The Pampered Chef is a company similar to Mary Kay where people come to your house and host a party selling their wares, but it's even more like Tupperware because the focus is selling items for the kitchen. I have only had two experiences with Pampered Chef, only one included a party. The other was someone handing me a catalog. Do you know where the products are that I purchased from the catalog? Me either.I suspect they're buried deep in a drawer because they weren't very useful when I brought them home. Do you know where the item I bought at the party is? Believe it or not, the cookbook is right beside me. . .but not for long.
I wish to point out that although my experiences with Pampered Chef were not positive, many people like their kitchen items. And as someone who likes kitchen gadgets, I totally identify with the thrill of the search for the latest tool to make kitchen life more fun. I recognize that tastes differ and welcome comments to this blog affirming gadgets--even from Pampered Chef.
My opinion of most of the products is that the time the user allegedly saves by having the product is offset by the cost of the item, the lack of speed in cleaning the item, and the food wasted by using the item. (And what was that New Year's Resolution regarding wasting less food?)
My beef is with a specific product, the "It's Good for You" 128 page cookbook for $14.75 with only 63 recipes in it. The recipes focus on low fat, low cholesterol, and low calorie foods. I was far beyond disappointed by the book for numerous reasons. Firstly, the book is written as nothing more than an advertisement for how to use Pampered Chef items. A step in the hummus recipe tells you to pour your dip into Simple Additions Small Bowl, a fancy serving bowl that comes in a set of two for $16. One of my favorite recipes (for writing, not for flavor) mentions 10 Pampered Chef tools down to which specific pan (Square Baker to use to cut the recipe in half and which knife (Utility Knife) to use when cutting the brownies. The recipe is so poorly written that I am thrown off by which objects I am supposed to use in the creation of the dessert and am not focusing on the ingredients in the dessert. The book reads like it is meant to be used by an individual who has never stepped foot in a kitchen.

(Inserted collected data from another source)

### src/rtl/dma_sense_pkg.sv
package dma_sense_pkg;
  typedef enum logic [2:0] {
    TS_IDLE = 3'd0,
    TS_T1   = 3'd1,
    TS_T2   = 3'd2,
    TS_TW   = 3'd3,
    TS_T3   = 3'd4
  } tstate_e;
endpackage

### src/rtl/dma_req_sync.sv
// Synchronizes the request pin and keeps a sticky flag for falling edges.
module dma_req_sync #(
  parameter int SYNC_STAGES = 2
) (
  input  logic clk,
  input  logic rst_n,
  input  logic req_n_async,
  input  logic flag_clr,
  output logic req_low,
  output logic fall_now,
  output logic fall_flag
);
  localparam int LAST = SYNC_STAGES;

  logic [LAST:0] chain;

  always_ff @(posedge clk or negedge rst_n) begin
    if (!rst_n) chain[0] <= 1'b1;
    else        chain[0] <= req_n_async;
  end

  for (genvar i = 1; i <= LAST; i++) begin : g_stage
    always_ff @(posedge clk or negedge rst_n) begin
      if (!rst_n) chain[i] <= 1'b1;
      else        chain[i] <= chain[i-1];
    end
  end

  assign req_low  = ~chain[LAST-1];
  assign fall_now = chain[LAST] & ~chain[LAST-1];

  // An edge that is consumed in the same cycle it appears is not kept.
  always_ff @(posedge clk or negedge rst_n) begin
    if (!rst_n) fall_flag <= 1'b0;
    else        fall_flag <= (fall_flag | fall_now) & ~flag_clr;
  end
endmodule

### src/rtl/dma_tseq.sv
// Steps through the T-states of one byte: a read cycle, then a write cycle.
module dma_tseq
  import dma_sense_pkg::*;
#(
  parameter int WAIT_W = 2
) (
  input  logic              clk,
  input  logic              rst_n,
  input  logic              start,
  input  logic              run_next,
  input  logic [WAIT_W-1:0] wait_cfg,
  output tstate_e           state,
  output logic              wr,
  output logic              sample_pt,
  output logic              done
);
  logic [WAIT_W-1:0] wq;
  logic [WAIT_W-1:0] wleft;

  always_ff @(posedge clk or negedge rst_n) begin
    if (!rst_n) begin
      state <= TS_IDLE;
      wr    <= 1'b0;
      wq    <= '0;
      wleft <= '0;
    end else begin
      unique case (state)
        TS_IDLE: if (start) begin
          state <= TS_T1;
          wr    <= 1'b0;
        end
        TS_T1: state <= TS_T2;
        TS_T2: if (wr && wq != '0) begin
          state <= TS_TW;
          wleft <= wq - 1'b1;
        end else begin
          state <= TS_T3;
        end
        TS_TW: if (wleft == '0) state <= TS_T3;
               else             wleft <= wleft - 1'b1;
        TS_T3: if (!wr) begin
          state <= TS_T1;
          wr    <= 1'b1;
          wq    <= wait_cfg;
        end else if (run_next) begin
          state <= TS_T1;
          wr    <= 1'b0;
        end else begin
          state <= TS_IDLE;
          wr    <= 1'b0;
        end
        default: state <= TS_IDLE;
      endcase
    end
  end

  assign sample_pt = wr && ((state == TS_T2 && wq == '0) ||
                            (state == TS_TW && wleft == '0));
  assign done      = wr && state == TS_T3;
endmodule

Another recipe makes shrimp with pasta in a white sauce. A note in the margin cautions that shrimp is actually a high-cholesterol food, but with careful planning for the rest of the day, the dish is still an acceptable dinner meal. Perhaps I am more annoyed by this recipe because I see too much heart disease at work and know there are many people who don't plan their meals carefully.
Beef 1 The book makes you feel like you can't cook without the other tools The Pampered Chef sells.
Beef 2 The recipes are difficult to follow with all the bold lettering highlighting the Pampered Chef product needed for the recipe.
Beef 3 The book is poorly named--even misleading. The shrimp recipe is not really "good for you," but is only healthy in moderation. Also, with all the additives in "reduced fat" and "fat free" items, the recipes are not "good for you," rather healthier depending on your priorities and even on recommendations from your physician.
Beef 4 The book might be better suited as a give-away. The price is ridiculous for the number of recipes and for the lack of taste and value in the food. My "Moosewood Cooks at Home" cookbook has at least three times the recipes and costs around $10 less! (The Moosewood cookbook is $1 cheaper, but Pampered Chef adds tax and shipping and handling.)
In search of positives, I will point out that the cookbooks all appear to come spiral-bound, which is nice. And, I enjoyed getting together with friends for the party. Sometimes, a get-together is worth any price paid for junk.